A string discretization
The figure is the data we need to analyze this, there is a tags label which means that each hero's attributes, each attribute has multiple heroes, they house a list (type string) that we do is the first step splitting it, the data becomes wide data
- First, we need to tag all of the categories extracted, and then create a same length as the original data, and the category with full-width array 0, and then traverse the original data tags on the corresponding position 0 changed to 1
import numpy as np
import pandas as pd
import matplotlib.pyplot as plt
df = pd.read_csv(r"lol_hero.csv", index_col=0)
temp_list = [eval(x) for x in df["tags"].tolist()] # 将tags提取出来
tag_all = set([j for i in temp_list for j in i]) # set(将所有属性遍历出来)
print(tag_all)
# 输出的结果
{'刺客','坦克','射手','战士',
'打野','控制','法师','法术',
'爆发','物理','突进','辅助',
'输出','近战','远程','魔法'}
Creating an array of 0
zeros_data = pd.DataFrame(np.zeros((df.shape[0], len(tag_all))), columns=list(tag_all))
Traversing the original data and assigns
for i in range(df.shape[0]):
zeros_data.loc[i, temp_list[i]] = 1
The two sets of data, and
data = pd.concat([df, zeros_data], axis=1).drop(labels="tags", axis=1)

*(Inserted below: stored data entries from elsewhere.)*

This design comes from an exercise in tuning for small area and few clock cycles per item on the open sky130 flow, not from production work. The RTL was checked by simulation tests, not by an equivalence proof against the original design.

// yuyv_to_rgb_converter_unit
module yuyv_to_rgb_converter_unit (
    input  logic           i_clk,
    input  logic           i_rst_n,
    input  logic           i_yuyv_valid,
    output logic           o_yuyv_ready,
    input  logic [32:0]    i_yuyv_data,
    output logic           o_rgb_valid,
    input  logic           i_rgb_ready,
    output logic [48:0]    o_rgb_data
);
Size in the first run: roughly 1,200 cells after synthesis, about 84 flip-flops, about 88 I/O pins, ~0.012 mm^2 of cells after synthesis.
Settings: LEC_CHECK=0, CAP_MARGIN=20, CORE_MARGIN=2, CORE_UTILIZATION=60, CTS_BUF_LIST=sky130_fd_sc_hd__clkbuf_8, CTS_CLUSTER_SIZE=30, SLEW_MARGIN=20; clock period 6.5 ns.
standard.sh (not shown) runs the stock make flow with config.mk's settings and CLKGATE_MAP_FILE= SYNTH_SCRIPT=/design/flow/synth_recipe.tcl, a recipe that flattens the netlist after the stock synthesis.
==> flow/flow/run.sh <==
#!/bin/bash
# Standard layout, with the port buffers made from plain buffers
# (sky130_fd_sc_hd__buf_1) instead of the default delay buffer cell.
set -e
export BUFFER_PORTS_ARGS="-buffer_cell sky130_fd_sc_hd__buf_1"
bash standard.sh > standard.log 2>&1
Testbench counts at the start, summed over its fixed seeds: cycles 12,016, items 12,000.
Then changed:
==> flow/run.sh (new file) <==
#!/bin/bash
# synth_recipe.tcl (not shown) runs the flow's synth.tcl, then flattens the netlist and writes it again
# the make line also repeats each setting of config.mk as NAME=value (left out here)
make -C /OpenROAD-flow-scripts/flow DESIGN_CONFIG=/design/flow/config.mk WORK_HOME=/design/flow/orfs CLKGATE_MAP_FILE= SYNTH_SCRIPT=/design/flow/synth_recipe.tcl finish
- CORE_UTILIZATION: 60 -> 40
- CTS_BUF_LIST: sky130_fd_sc_hd__clkbuf_8 -> default
- CTS_CLUSTER_SIZE: 30 -> default
removed: flow/flow/run.sh
removed: flow/standard.sh
=> Cell count is higher by a little under a tenth; setup slack loses 0.047 ns.
Then changed:
==> flow/flow/run.sh (new file) <==
#!/bin/bash
# Standard layout, with the port buffers made from plain buffers
# (sky130_fd_sc_hd__buf_1) instead of the default delay buffer cell.
set -e
export BUFFER_PORTS_ARGS="-buffer_cell sky130_fd_sc_hd__buf_1"
bash standard.sh > standard.log 2>&1
==> flow/standard.sh (new file) <==
#!/bin/bash
# synth_recipe.tcl (not shown) runs the flow's synth.tcl, then flattens the netlist and writes it again
# the make line also repeats each setting of config.mk as NAME=value (left out here)
make -C /OpenROAD-flow-scripts/flow DESIGN_CONFIG=/design/flow/config.mk WORK_HOME=/design/flow/orfs CLKGATE_MAP_FILE= SYNTH_SCRIPT=/design/flow/synth_recipe.tcl "${@:-finish}"
- CORE_UTILIZATION: 40 -> 70
- CTS_BUF_LIST: default -> sky130_fd_sc_hd__clkbuf_8
- CTS_CLUSTER_SIZE: default -> 30
- GPL_ROUTABILITY_DRIVEN: default -> 0
- GPL_TIMING_DRIVEN: default -> 0
removed: flow/run.sh
Effect: Setup slack is worse by 0.094 ns. Die area decreases by well over a third.
Then changed:
- CORE_UTILIZATION: 70 -> 40
- CTS_BUF_LIST: sky130_fd_sc_hd__clkbuf_8 -> default
- CTS_CLUSTER_SIZE: 30 -> default
- GPL_ROUTABILITY_DRIVEN: 0 -> default
- GPL_TIMING_DRIVEN: 0 -> default
Outcome: Area after synthesis does not change. Clock-buffer cell count came out higher by 1. Global-route usage goes down by 12 points. Worst setup slack improved by 0.16 ns. Die area is higher by 72%. Worst hold slack got worse by 0.0087 ns. Sequential share of layout area came out lower by 0.36 points. Via count fell by 2.5%. Wire length came out higher by about 7%.
Then changed:
- CORE_UTILIZATION: 40 -> 70
- CTS_BUF_LIST: default -> sky130_fd_sc_hd__clkbuf_8
- CTS_CLUSTER_SIZE: default -> 30
The changed run went through all stages and came out clean.
Setup slack is worse by 0.012 ns.
Area after synthesis does not change.
Routed wire length decreases by about 5.6%.
Sequential share of layout area increases by 0.57 points.
Critical path depth decreases by 3.
Cell area decreases by about 3%.
Non-clock buffer count decreases by 18.

==> re-timing with driven ports <==
Ports are ideal in the flow. The routed layouts listed here were re-timed in OpenROAD.
Step 1, drivers: a clkbuf_16 drives i_clk and a buf_2 each remaining input, both assumed.
Step 2 times the ports against the registers' clock, not the clock port: input delays grow and output delays shrink by t, the midpoint of the rising clock arrivals with the driver on.
Slacks: ideal ports / drivers / drivers and shift; pairs: ideal ports / drivers.
run | t (ns) | setup WS [ns] | cell pins on the clock port's net
the first run | 0.421 | 0.235 / 0.235 / 0.235 | 1
the second run | 0.417 | 0.189 / 0.189 / 0.189 | 1
the third run | 0.422 | 0.095 / 0.095 / 0.095 | 1
the fourth run | 0.415 | 0.256 / 0.256 / 0.256 | 1
the fifth run | 0.424 | 0.244 / 0.244 / 0.244 | 1
After both steps setup and hold are still met in every run listed.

Now we get wide data as shown below:
- If the data is made long data (long data) as shown below:
- Characteristic Analysis: long data often does not record missing values, the width data in order to maintain consistency of the data is to be recorded, for long data, for maintenance (increase or decrease observed value) is very easy to increase or decrease the data only need to process a row of data, then the data required to operate the column width, such as a new hero attribute property, then we need to add a new, in a common database, this operation is relatively difficult to achieve, so wide is hardly the type of data use in the database, from memory for the perspective, the long data when in storage, will be a lot more "invalid" data, of course, differences in memory tends to be reflected in a larger data, width data in large data the performance is better, while storage will be smaller in the hard disk
Second, Preliminary Data
-
Get a discrete string of data we can count the number of each attribute corresponds hero
-
The hero difficulty of the operation and defense level classification to see what information can be obtained
bar graph: sideways-source operating difficulty levels, the color code level defense, bottom color indicates operation difficulty grading
we can see the difficulty of the operation there are ten of them have a hero common feature is to protect our property are three that is small crispy high defense heroic mostly distributed in four - between six -
We try to use k-means we can be satisfied with the result
import pandas as pd
from sklearn.cluster import KMeans
df = pd.read_csv(r"lol_hero.csv", index_col=0)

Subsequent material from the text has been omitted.